# Using Rascal and SOAP to Predict Properties

This notebook is intended as an introductory how-to on training a model on materials properties based upon SOAP vectors. For more information on the variable conventions, derivation, utility, and calculation of SOAP vectors, please refer to (among others): 
- [On representing chemical environments (Bartók 2013)](https://journals.aps.org/prb/abstract/10.1103/PhysRevB.87.184115)
- [Gaussian approximation potentials: A brief tutorial introduction (Bartók 2015)](https://onlinelibrary.wiley.com/doi/full/10.1002/qua.24927)
- [Comparing molecules and solids across structural and alchemical space (De 2016)](https://pubs.rsc.org/en/content/articlepdf/2016/cp/c6cp00415f)
- [Machine Learning of Atomic-Scale Properties Based on Physical Principles (Ceriotti 2018)](https://link.springer.com/content/pdf/10.1007%2F978-3-319-42913-7_68-1.pdf)

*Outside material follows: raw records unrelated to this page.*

[design.v]
`timescale 1ns / 1ns
module gpio(
    input               clk,
    input               rst,
    input   [63:0]      addr,         
    input   [2:0]       rd_ctrl,      
    input   [2:0]       wr_ctrl,      
    input   [63:0]      data_in,      
    output reg [63:0]   data_out,     
    output reg          valid         
);
reg [63:0] gpio_data;  
always @(*) begin
    valid = 1'b0;
    data_out = 64'b0;
    if (rd_ctrl != 3'b000) begin
        valid = 1'b1;   
        case (rd_ctrl)
            3'b001: data_out = {{56{1'b0}}, gpio_data[7:0]};     
            3'b011: data_out = {{48{1'b0}}, gpio_data[15:0]};    
            3'b101: data_out = gpio_data;                        
            default: data_out = 64'b0;
        endcase
    end
end
always @(posedge clk or posedge rst) begin
    if (rst) begin
        gpio_data <= 64'b0;
    end else if (wr_ctrl != 3'b000) begin
        case (wr_ctrl)
            3'b001: begin  
                case (addr[2:0])
                    3'b000: gpio_data[7:0]   <= data_in[7:0];
                    3'b001: gpio_data[15:8]  <= data_in[7:0];
                    3'b010: gpio_data[23:16] <= data_in[7:0];
                    3'b011: gpio_data[31:24] <= data_in[7:0];
                    3'b100: gpio_data[39:32] <= data_in[7:0];
                    3'b101: gpio_data[47:40] <= data_in[7:0];
                    3'b110: gpio_data[55:48] <= data_in[7:0];
                    3'b111: gpio_data[63:56] <= data_in[7:0];
                endcase
            end
            3'b011: gpio_data[31:0] <= data_in[31:0];   
            3'b100: gpio_data <= data_in;               
        endcase
    end
end
endmodule
[run.sh]
#!/bin/bash
# OpenROAD 26Q1-2900-gdf79404cd8, Yosys 0.63+post, stock flow scripts
make -C /OpenROAD-flow-scripts/flow DESIGN_CONFIG=/design/flow/config.mk WORK_HOME=/design/flow/orfs finish
[config.mk]
export PLATFORM = sky130hd
export DESIGN_NAME = gpio
export DESIGN_NICKNAME = gpio
export VERILOG_FILES = /design/flow/design.v
export SDC_FILE = /design/flow/constraint.sdc
export NUM_CORES = 4
export LEC_CHECK = 1
export CORE_UTILIZATION = 40
[constraint.sdc]
current_design gpio

set clk_period 3.7
set clk_io_pct 0.2

create_clock -name clk0 -period $clk_period [get_ports {clk}]

set non_clock_inputs [all_inputs -no_clocks]
set_input_delay [expr $clk_period * $clk_io_pct] -clock clk0 $non_clock_inputs
set_output_delay [expr $clk_period * $clk_io_pct] -clock clk0 [all_outputs]
==> flow_summary.toml <==
# synthesis and place-and-route metrics
[route]
vias = 3174
wl_per_cell_um = 18.85
route.antenna.diode_count = 0
dr.first_iter.drc_count = 161
drc = 0
totalWireLength_mm = 10.92
via_per_inst = 5.482
antenna_violating_nets_post_route = 0
first_pass_iters = 4

[layout]
finish.utilization_pct = 58.99
areaGrowthSynthToFinish_pct = 43.29
highest_count_logic_cell_in_the_final_layout = "sky130_fd_sc_hd__clkdlybuf4s50_1"
drive_above_1_share_pct = 22.22
max_ffs_per_register = 64
largest_registers = "gpio_data x64"
final_cell_mix = "sky130_fd_sc_hd__clkdlybuf4s50_1, sky130_fd_sc_hd__mux2_2, sky130_fd_sc_hd__dfrtp_1, sky130_fd_sc_hd__and2_1"
top_register = "gpio_data"

[sta]
finalHoldViolations = 0
post-route-min-period_ps = 3295
report.final.slew_viol_count = 0
max_freq_mhz = 303.5
min_period_over_period_pct = 89.05
actual_transition_at_the_worst_max_transition_pin_ps = 772.0
grt_setup_unrepaired = "no"
fin_worst_skew_ps = 0
timing.slew.headroom_pct = 48.47
finalSetupViolCount = 0
total_negative_setup_slack_ps = 0

[global_routing]
grt.busiest_layer = "met2"
number_of_antenna_violations_at_the_first_check_in_global_routing = 0
groute.usage.overall_pct = 23.72
grt_pass1_vias = 3158
met3_capacity_usage_during_global_routing_pct = 7.219
largest_net_degree_at_the_start_of_global_routing = 62
grt.met2_usage_pct = 37.02
gr-total-overflow = 0
global_routing_usage_on_met1_pct = 34.89
grt_first_pass_wirelength_mm = 17.42

[power_and_ir_drop]
pwr-share-clk_pct = 27.4
p_sw_share_pct = 26.49
powerDensity_nw_per_um2 = 354.3
net_switching_uw = 509.2
p_int_uw = 1413
power.share.combinational_pct = 25.4
relative_contribution_of_sequential_cells_to_total_power_pct = 47.2
total_power_uw = 1922
worst_ir_drop_vdd_v = 0.0001465
total_leakage_power_uw = 0.002127

[place]
place_hpwl_mm = 7.389
finalWeightedCongestion = 0.7970
buffer_ports.inserted = 139

[run]
warnings = 87
maxCapViolations = 0

[logic_synthesis]
syn_area_sq_um = 3786
yosysChipArea_sq_um = 3786
seq_area_frac_synth_pct = 42.30
syn_area_per_cell_sq_um = 11.27
synth_flop_count = 64
syn_inst = 336
yosys-stat-cells = 336
post_synth_num_cell_types = 30
yosys_warnings = 1

[worst_setup_path]
worstSetupPathType = "input port to primary output"
required_ps = 2960
worstPathArrival_ps = 2550
reg2reg_setup_slack_ps = 2710
timing.critical_path.from_type = "input port"
worstPathMaxFanout = 48
critPathCaptureType = "primary output"

[floorplanning]
die.size.y_um = 99.29
ios = 201
rows = 35
core_util_floorplan_pct = 41.17
die_w_um = 99.29
die-area_sq_um = 9859
placeableCoreArea_sq_um = 9196

[clock_network]
clock_sink_count = 64
cts_inserted_buffers = 9
cts_h_tree_lvls = 3
tritoncts = "built"
post_cts.resized_instances = 0
cts_setup_buffers = 0
path_clk_slew_ps = 70
cts.path.max_buffers = 2
clock_insertion_delay_worst_skew_ps = 340
cts_hold_buf = 0
clk_root_buffer_cell = "sky130_fd_sc_hd__clkbuf_8"

[hold_path]
worst_hold_path_type = "register to register"

[run_status]
outcome = "finished clean"
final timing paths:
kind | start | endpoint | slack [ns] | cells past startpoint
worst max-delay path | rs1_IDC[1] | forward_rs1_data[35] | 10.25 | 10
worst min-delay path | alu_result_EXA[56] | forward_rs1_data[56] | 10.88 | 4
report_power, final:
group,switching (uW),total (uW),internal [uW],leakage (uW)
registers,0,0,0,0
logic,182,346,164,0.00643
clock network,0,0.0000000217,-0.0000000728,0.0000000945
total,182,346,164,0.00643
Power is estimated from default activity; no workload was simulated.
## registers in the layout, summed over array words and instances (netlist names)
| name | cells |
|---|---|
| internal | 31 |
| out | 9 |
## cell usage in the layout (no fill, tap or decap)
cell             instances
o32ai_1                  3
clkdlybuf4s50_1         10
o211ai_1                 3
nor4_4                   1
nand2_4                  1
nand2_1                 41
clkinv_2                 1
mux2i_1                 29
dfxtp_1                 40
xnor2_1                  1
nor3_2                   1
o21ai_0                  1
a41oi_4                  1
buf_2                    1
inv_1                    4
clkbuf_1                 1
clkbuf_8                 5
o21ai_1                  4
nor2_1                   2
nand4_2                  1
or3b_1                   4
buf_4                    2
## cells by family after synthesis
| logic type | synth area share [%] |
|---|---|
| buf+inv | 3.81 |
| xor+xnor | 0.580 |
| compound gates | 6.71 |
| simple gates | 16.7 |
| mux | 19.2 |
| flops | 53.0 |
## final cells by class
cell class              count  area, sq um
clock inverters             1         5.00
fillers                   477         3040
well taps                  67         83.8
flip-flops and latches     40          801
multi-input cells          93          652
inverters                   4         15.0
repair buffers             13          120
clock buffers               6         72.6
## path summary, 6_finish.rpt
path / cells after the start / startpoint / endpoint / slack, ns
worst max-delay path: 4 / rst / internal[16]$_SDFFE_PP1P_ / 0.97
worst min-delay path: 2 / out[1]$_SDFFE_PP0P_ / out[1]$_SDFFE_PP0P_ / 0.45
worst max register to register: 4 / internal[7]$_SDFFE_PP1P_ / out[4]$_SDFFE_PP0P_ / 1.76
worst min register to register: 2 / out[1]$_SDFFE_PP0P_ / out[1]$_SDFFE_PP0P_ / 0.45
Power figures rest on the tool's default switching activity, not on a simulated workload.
File: /design/flow/config.mk
export PLATFORM = sky130hd
export DESIGN_NAME = bcd_adder
export DESIGN_NICKNAME = bcd_adder
export VERILOG_FILES = /design/flow/design.v
export SDC_FILE = /design/flow/constraint.sdc
export NUM_CORES = 4
export LEC_CHECK = 1
export CORE_AREA = 10 10 70 70
export DIE_AREA = 0 0 80 80
File: /design/flow/constraint.sdc
current_design bcd_adder

set clk_period 6.5
set clk_io_pct 0.2

create_clock -name clk0 -period $clk_period

set non_clock_inputs [all_inputs -no_clocks]
set_input_delay [expr $clk_period * $clk_io_pct] -clock clk0 $non_clock_inputs
set_output_delay [expr $clk_period * $clk_io_pct] -clock clk0 [all_outputs]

Beyond libRascal, the packages used in this tutorial are:  [json](https://docs.python.org/2/library/json.html), [numpy](https://numpy.org/), [ipywidgets](https://ipywidgets.readthedocs.io/en/latest/), [matplotlib](https://matplotlib.org/), and [ase](https://wiki.fysik.dtu.dk/ase/index.html).

In [None]:
%matplotlib inline
%reload_ext autoreload
%autoreload 2
import sys
sys.path.append('./utilities')
from learning_utils import *
try:
    from rascal.representations import SphericalInvariants as SOAP
except:
    from rascal.representations import SOAP
readme_button()

# Code-Light Overview of Property Prediction

## The Impact of the Hyperparameters on Training a Kernel Ridge Regression (KRR)
This time when we open up the tutorial, you will be able to change the input file, hyperparameters, and property to use for the kernel ridge regression, which are saved to mySOAP as they are changed. We've even included some suggestions for hyperparameters, why not try the Power Spectrum first?

In [None]:
mySOAP=learning_tutorial(interactive=True)

## Training the KRR

In [None]:
mySOAP.train_krr_model()

## Predicting the Properties of our Test Set

In [None]:
mySOAP.predict_test_set()

## Calculating the Properties of a New Dataset

In [None]:
mySOAP.predict_new_set(filename='./data/learning/small_molecules-1000.xyz')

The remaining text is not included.